An inhaler delivers medication directly to the lungs when an asthma attack starts but what if there was a way to prevent the attack even starting? That’s what University of Otago Associate Professor Yusuf Cakmak and his colleagues are working on – and it just might be a small wearable device.
The project of a wearable smart-device to detect and relieve asthma attacks using nerve stimulation became reality as a masters student project by Joseph Balfe with the supervision of A/Prof. Yusuf Cakmak. And Balfe won the Falling Walls Lab Aotearoa New Zealand competition with this project in 2024.
Balfe himself is asthmatic. He told the Otago Daily Times newspaper he “became very interested in this therapeutic application called non-invasive neuro modulation, which is any means of interacting with the nervous system through external agents. For example, electrical stimulation - that’s what I use.
"During my very first meeting with my master’s supervisor [Yusuf Cakmak], we came up with this idea that we could perhaps interact with the airways non-invasively."
"Because I have asthma, I thought if this works, it could make a huge difference."
New Zealand has one of the highest rates of asthma in the world with 600,000 people taking inhaled medication and 7,000 hospitalisations each year that costing the country $1 billion annually. Globally, asthma affects over 338 million people. There’s also another group of people who need inhalers – athletes – where it’s called exercise-induced bronchoconstriction (EIB) and affect up to 50 per cent of athletes, particularly those in high-intensity or endurance sports.
Balfe says the device has the potential to save thousands of lives around the world because it acts immediately, whereas inhaled medication has only a short time to reach the lungs before bronchoconstriction makes this impossible.
Balfe and Cakmak joined forces to create the VentiMate, an innovative bronchodilator device that is rapid acting and pharmaceutical free. The stimulator/sensor unit is designed to be worn between the shoulder blades. While the prototype is a little bulky, Cakmak is confident that miniaturisation will enable them to reduce the size to something approaching your average sticking plaster.
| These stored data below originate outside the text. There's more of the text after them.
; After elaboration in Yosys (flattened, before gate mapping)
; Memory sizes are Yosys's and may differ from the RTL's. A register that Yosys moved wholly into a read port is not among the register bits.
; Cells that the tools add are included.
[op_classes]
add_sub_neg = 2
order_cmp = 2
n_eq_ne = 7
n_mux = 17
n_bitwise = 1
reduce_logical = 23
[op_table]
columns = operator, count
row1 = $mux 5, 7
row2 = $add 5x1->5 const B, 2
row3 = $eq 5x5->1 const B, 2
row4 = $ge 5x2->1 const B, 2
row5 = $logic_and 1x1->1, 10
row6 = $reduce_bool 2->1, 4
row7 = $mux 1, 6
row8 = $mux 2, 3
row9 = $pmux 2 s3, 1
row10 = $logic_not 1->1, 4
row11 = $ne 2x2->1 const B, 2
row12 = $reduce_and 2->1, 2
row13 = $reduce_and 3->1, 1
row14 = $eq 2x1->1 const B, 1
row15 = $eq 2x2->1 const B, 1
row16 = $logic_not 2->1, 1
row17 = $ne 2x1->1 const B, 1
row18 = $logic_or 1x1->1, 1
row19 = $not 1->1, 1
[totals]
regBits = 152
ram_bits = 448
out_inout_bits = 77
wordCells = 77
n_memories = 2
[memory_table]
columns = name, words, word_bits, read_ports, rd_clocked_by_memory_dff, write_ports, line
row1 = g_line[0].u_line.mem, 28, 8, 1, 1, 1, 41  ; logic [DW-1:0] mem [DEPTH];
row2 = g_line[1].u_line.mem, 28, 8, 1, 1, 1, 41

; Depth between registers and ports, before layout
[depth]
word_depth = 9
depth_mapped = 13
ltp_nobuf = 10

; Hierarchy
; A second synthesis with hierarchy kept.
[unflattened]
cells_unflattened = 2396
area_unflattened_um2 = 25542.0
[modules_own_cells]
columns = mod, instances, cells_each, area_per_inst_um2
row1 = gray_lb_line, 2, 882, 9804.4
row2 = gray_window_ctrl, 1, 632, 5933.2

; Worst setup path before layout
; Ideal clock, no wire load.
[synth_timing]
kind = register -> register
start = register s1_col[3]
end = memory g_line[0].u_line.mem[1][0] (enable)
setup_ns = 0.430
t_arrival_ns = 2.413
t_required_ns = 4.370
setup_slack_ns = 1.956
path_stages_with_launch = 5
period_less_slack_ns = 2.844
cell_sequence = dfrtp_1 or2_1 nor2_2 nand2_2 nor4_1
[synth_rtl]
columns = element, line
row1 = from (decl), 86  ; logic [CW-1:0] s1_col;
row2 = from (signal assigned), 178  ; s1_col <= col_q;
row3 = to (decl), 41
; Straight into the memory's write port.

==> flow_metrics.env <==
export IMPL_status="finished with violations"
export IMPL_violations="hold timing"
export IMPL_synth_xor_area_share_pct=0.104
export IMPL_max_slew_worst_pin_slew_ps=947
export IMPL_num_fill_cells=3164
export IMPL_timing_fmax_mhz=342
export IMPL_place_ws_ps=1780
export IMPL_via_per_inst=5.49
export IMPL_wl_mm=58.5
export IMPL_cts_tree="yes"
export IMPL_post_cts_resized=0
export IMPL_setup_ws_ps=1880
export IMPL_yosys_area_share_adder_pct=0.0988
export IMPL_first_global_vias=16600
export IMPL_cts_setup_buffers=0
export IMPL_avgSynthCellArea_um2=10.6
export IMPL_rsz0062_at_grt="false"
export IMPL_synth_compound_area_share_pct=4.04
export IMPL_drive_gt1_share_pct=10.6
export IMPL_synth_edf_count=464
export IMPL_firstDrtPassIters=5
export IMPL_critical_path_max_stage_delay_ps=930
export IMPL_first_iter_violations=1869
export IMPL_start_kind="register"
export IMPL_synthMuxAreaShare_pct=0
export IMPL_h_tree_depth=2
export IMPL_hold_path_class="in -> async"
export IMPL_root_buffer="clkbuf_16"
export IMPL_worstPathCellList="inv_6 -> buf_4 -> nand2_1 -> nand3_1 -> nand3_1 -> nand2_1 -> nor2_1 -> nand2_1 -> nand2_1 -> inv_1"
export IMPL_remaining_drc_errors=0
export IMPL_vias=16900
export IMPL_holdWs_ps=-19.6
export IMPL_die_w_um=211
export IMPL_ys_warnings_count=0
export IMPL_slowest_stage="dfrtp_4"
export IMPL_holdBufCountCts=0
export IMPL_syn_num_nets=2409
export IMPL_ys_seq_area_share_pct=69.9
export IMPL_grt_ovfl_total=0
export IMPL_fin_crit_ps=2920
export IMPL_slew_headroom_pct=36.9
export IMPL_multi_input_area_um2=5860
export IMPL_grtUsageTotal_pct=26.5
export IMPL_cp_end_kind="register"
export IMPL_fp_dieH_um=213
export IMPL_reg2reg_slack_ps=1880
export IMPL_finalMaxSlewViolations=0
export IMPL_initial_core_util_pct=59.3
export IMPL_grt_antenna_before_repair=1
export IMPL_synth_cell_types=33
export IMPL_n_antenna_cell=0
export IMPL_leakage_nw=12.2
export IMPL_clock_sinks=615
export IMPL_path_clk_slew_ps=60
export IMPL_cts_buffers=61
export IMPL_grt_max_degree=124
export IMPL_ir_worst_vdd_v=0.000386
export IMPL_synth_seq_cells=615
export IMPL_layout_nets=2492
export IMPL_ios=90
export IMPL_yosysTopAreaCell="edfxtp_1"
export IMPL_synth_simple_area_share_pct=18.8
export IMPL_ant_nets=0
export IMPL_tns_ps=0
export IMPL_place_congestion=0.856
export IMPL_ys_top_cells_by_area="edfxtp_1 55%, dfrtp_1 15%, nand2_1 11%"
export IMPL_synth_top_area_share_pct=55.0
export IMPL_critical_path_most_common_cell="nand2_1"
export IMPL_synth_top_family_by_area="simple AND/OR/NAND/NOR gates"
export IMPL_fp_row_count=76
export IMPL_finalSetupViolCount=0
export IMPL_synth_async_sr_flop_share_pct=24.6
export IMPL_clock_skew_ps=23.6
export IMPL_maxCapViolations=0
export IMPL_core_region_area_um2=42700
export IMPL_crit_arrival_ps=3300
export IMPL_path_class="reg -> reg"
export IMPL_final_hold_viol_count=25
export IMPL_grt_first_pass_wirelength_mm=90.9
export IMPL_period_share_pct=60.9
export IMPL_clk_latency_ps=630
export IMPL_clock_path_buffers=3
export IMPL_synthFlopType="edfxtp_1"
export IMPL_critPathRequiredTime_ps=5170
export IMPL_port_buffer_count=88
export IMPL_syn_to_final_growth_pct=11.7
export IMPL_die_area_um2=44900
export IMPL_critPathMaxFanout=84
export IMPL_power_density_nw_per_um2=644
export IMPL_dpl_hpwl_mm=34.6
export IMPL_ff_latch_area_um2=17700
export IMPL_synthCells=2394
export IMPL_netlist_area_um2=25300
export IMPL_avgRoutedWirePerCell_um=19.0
File: src/rtl/pc_pkg.sv
// Shared constants for the parametrised up/down program counter.
package pc_pkg;
  localparam logic MODE_WRAP = 1'b0;
  localparam logic MODE_SAT  = 1'b1;
  localparam logic DIR_UP    = 1'b1;
  localparam logic DIR_DOWN  = 1'b0;
endpackage
### config.mk
export PLATFORM = sky130hd
export DESIGN_NAME = hazard_unit_param_flat
export DESIGN_NICKNAME = d
export VERILOG_FILES = /design/src/rtl/hazard_unit_param_if.sv /design/src/rtl/hazard_unit_param.sv /design/src/flat_wrapper.sv
export SDC_FILE = /design/constraint.sdc
export NUM_CORES = 1
export LEC_CHECK = 0
export CAP_MARGIN = 20
export CORE_MARGIN = 5
export CORE_UTILIZATION = 28
export DETAILED_ROUTE_END_ITERATION = 16
export PLACE_DENSITY = 0.76
export SETUP_SLACK_MARGIN = 0.15
export SYNTH_ARGS = -nofsm -noshare
export SYNTH_HDL_FRONTEND = slang
export SYNTH_SLANG_ARGS = --single-unit
### constraint.sdc
create_clock -name clk -period 1.75 [get_ports clk]
set_clock_uncertainty 0.05 [all_clocks]
set_input_delay 0.35 -clock clk [delete_from_list [all_inputs] [get_ports clk]]
set_output_delay 0.35 -clock clk [all_outputs]
set_load 0.03 [all_outputs]
<file path="src/rtl/lcd_pkg.sv">
// lcd_pkg: shared types, init ROM and cycle-derivation helpers for the LCD sequencer
package lcd_pkg;

   typedef enum logic [2:0] {PWRUP, INIT_NIB, INIT_WAIT, IDLE, SETUP, PULSE, HOLD, WAIT} state_e;
   typedef enum logic [1:0] {W_SHORT, W_LONG, W_INIT1, W_INIT2} wsel_e;

   localparam int INIT_STEPS = 8;
   localparam logic [7:0] CLR = 8'h01;
   localparam logic [7:0] HOME = 8'h02;

   // Steps 0-3 are single nibbles, steps 4-7 are full bytes
   localparam logic [3:0] INIT_NIBS [4] = '{4'h3, 4'h3, 4'h3, 4'h2};
   localparam wsel_e INIT_WSEL [4] = '{W_INIT1, W_INIT2, W_INIT2, W_SHORT};
   localparam logic [7:0] INIT_BYTES [4] = '{8'h28, 8'h0C, 8'h06, CLR};

   function automatic int cyc(input longint rate, input longint ns);
      longint c;
      c = (rate * ns + 64'd999_999_999) / 64'd1_000_000_000;
      return (c < 1) ? 1 : int'(c);
   endfunction

   // Clear and home need the long execution delay
   function automatic logic is_long(input logic rs, input logic [7:0] d);
      return !rs && d[7:2] == 6'd0 && d != 8'd0;
   endfunction

endpackage

</file>
<file path="src/rtl/lcd_seq_ctrl_timer.sv">
// lcd_delay_timer: loadable down-counter shared by all timed sequencer states
module lcd_delay_timer #(
   parameter int W = 8
) (
   input  logic         clk,
   input  logic         load,
   input  logic [W-1:0] load_val,
   output logic [W-1:0] value,
   output logic         done
);

   always_ff @(posedge clk) begin
      if (load) value <= load_val;
      else if (value != '0) value <= value - 1'b1;
   end

   assign done = value == '0;

endmodule

</file>
<file path="src/rtl/lcd_seq_ctrl.sv">
// lcd_seq_ctrl: HD44780 4-bit bus sequencer with power-on init and byte handshake
module lcd_seq_ctrl
   import lcd_pkg::*;
#(
   parameter int CLOCK_RATE = 1000
) (
   input  logic       clk,
   input  logic       reset,
   input  logic       req_valid,
   output logic       req_ready,
   input  logic       req_rs,
   input  logic [7:0] req_data,
   output logic       init_done,
   output logic       lcd_en,
   output logic       lcd_rs,
   output logic [3:0] lcd_data
);

   localparam int EN_CYC    = cyc(CLOCK_RATE, 1_000);
   localparam int SHORT_CYC = cyc(CLOCK_RATE, 50_000);
   localparam int LONG_CYC  = cyc(CLOCK_RATE, 2_000_000);
   localparam int PWRUP_CYC = cyc(CLOCK_RATE, 50_000_000);
   localparam int INIT_W1   = cyc(CLOCK_RATE, 5_000_000);
   localparam int INIT_W2   = cyc(CLOCK_RATE, 1_000_000);
   localparam int W         = $clog2(PWRUP_CYC + 1);

   state_e state, state_n, nxt;
   logic [2:0] step;
   logic nib_low, cur_rs;
   logic [7:0] cur_byte;
   logic go_byte, go_low, go_nib, step_inc, done_set, init_nib;
   logic nb_rs;
   logic [7:0] nb_byte;
   logic [3:0] nn_val;
   logic t_load, t_done;
   logic [W-1:0] t_val, unused_value;

   function automatic logic [W-1:0] wait_val(input wsel_e s);
      return s == W_LONG  ? W'(LONG_CYC - 1) :
             s == W_INIT1 ? W'(INIT_W1 - 1)  :
             s == W_INIT2 ? W'(INIT_W2 - 1)  : W'(SHORT_CYC - 1);
   endfunction

   assign req_ready = state == IDLE && init_done;
   assign init_nib  = !init_done && !step[2];

   always_comb begin
      state_n  = state;
      go_byte  = 1'b0;
      go_low   = 1'b0;
      go_nib   = 1'b0;
      step_inc = 1'b0;
      done_set = 1'b0;
      nb_rs    = 1'b0;
      nb_byte  = '0;
      nn_val   = '0;
      case (state)
         PWRUP: if (t_done) begin
            state_n = INIT_NIB;
            go_nib  = 1'b1;
            nn_val  = INIT_NIBS[step[1:0]];
         end
         INIT_NIB, SETUP: state_n = PULSE;
         PULSE: state_n = t_done ? HOLD : PULSE;
         HOLD: begin
            state_n = init_nib ? INIT_WAIT : nib_low ? WAIT : SETUP;
            go_low  = !init_nib && !nib_low;
         end
         INIT_WAIT: if (t_done) begin
            step_inc = 1'b1;
            if (step[1:0] == 2'd3) begin
               state_n = SETUP;
               go_byte = 1'b1;
               nb_byte = INIT_BYTES[0];
            end else begin
               state_n = INIT_NIB;
               go_nib  = 1'b1;
               nn_val  = INIT_NIBS[step[1:0] + 2'd1];
            end
         end
         WAIT: if (t_done) begin
            if (init_done || step == 3'd7) begin
               state_n  = IDLE;
               done_set = !init_done;
            end else begin
               state_n  = SETUP;
               step_inc = 1'b1;
               go_byte  = 1'b1;
               nb_byte  = INIT_BYTES[step[1:0] + 2'd1];
            end
         end
         IDLE: if (req_valid && req_ready) begin
            state_n = SETUP;
            go_byte = 1'b1;
            nb_rs   = req_rs;
            nb_byte = req_data;
         end
         default: state_n = PWRUP;
      endcase
   end

   // The timer is reloaded on every state change and throughout reset
   always_comb begin
      nxt    = reset ? PWRUP : state_n;
      t_load = reset || state_n != state;
      t_val  = nxt == PWRUP     ? W'(PWRUP_CYC - 1) :
               nxt == PULSE     ? W'(EN_CYC - 1) :
               nxt == INIT_WAIT ? wait_val(INIT_WSEL[step[1:0]]) :
               nxt == WAIT      ? wait_val(is_long(cur_rs, cur_byte) ? W_LONG : W_SHORT) : '0;
   end

   always_ff @(posedge clk) begin
      if (reset) begin
         state     <= PWRUP;
         step      <= '0;
         init_done <= 1'b0;
         nib_low   <= 1'b0;
         cur_rs    <= 1'b0;
         cur_byte  <= '0;
         lcd_en    <= 1'b0;
         lcd_rs    <= 1'b0;
         lcd_data  <= '0;
      end else begin
         state  <= state_n;
         lcd_en <= state_n == PULSE;
         if (step_inc) step <= step + 3'd1;
         if (done_set) init_done <= 1'b1;
         if (go_byte) begin
            cur_rs   <= nb_rs;
            cur_byte <= nb_byte;
            nib_low  <= 1'b0;
            lcd_rs   <= nb_rs;
            lcd_data <= nb_byte[7:4];
         end
         if (go_low) begin
            nib_low  <= 1'b1;
            lcd_rs   <= cur_rs;
            lcd_data <= cur_byte[3:0];
         end
         if (go_nib) begin
            lcd_rs   <= 1'b0;
            lcd_data <= nn_val;
         end
      end
   end

   lcd_delay_timer #(.W(W)) u_timer (
      .clk      (clk),
      .load     (t_load),
      .load_val (t_val),
      .value    (unused_value),
      .done     (t_done)
   );

endmodule

</file>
“It’s all about the muscles and balancing the sympathetic and parasympathetic systems so that we prevent bronchoconstriction before it starts,” says Cakmak. He collaborated with biomedical engineer Dr Brian Russell at the University of Auckland on the sensor component development.
“VentiMate will detect the onset of an attack before the patient is even aware of it and send an electronic stimulus to dilate the bronchial tubes before medication is needed.”
It’s not just the onset of an attack but also where it happens. “The Asthma + Respiratory Foundation estimates 360,000 school days lost each year due to asthma-related symptoms. This means parents and children must rely on teachers to help manage asthma attacks, and that requires asthma policies, emergency medicines and kits, and teacher training. Cakmak also sees potential for people in remote or rural areas where accessing physical medical services can be difficult.
Repetition is also a problem for asthmatics where repeated constriction can trigger inflammation; Cakmak says by reducing attacks, inflammation is lowered, and the patient relies less on inhaled medication. He also makes the point that inhalers aren’t perfect; they can act on other organs, such as the heart and the heartrate.
RAPI and RAPII grants have enabled the team to collaborate with the University of Auckland in running small-scale trials using inhalers, VentiMate and combinations of both. The team will work with Associate Professor Amy Chan, Clinical Director for Asthma New Zealand on a pilot clinical trial across all three options. This is scheduled for completion in Q32026 and Cakmak hopes this will provide evidence to move onto a larger scale trial and, eventually, regulatory approval.
Balfe, who will start studies at Oxford University in England later this year, won first prize for a “novel wearable bronchodilator device” project at Te Tītoki Mataora’s national forum during HealthTech Week in July 2025. The neurotechnology awards were sponsored by the Aotearoa Brain Project – Kaupapa Roro o Aotearoa.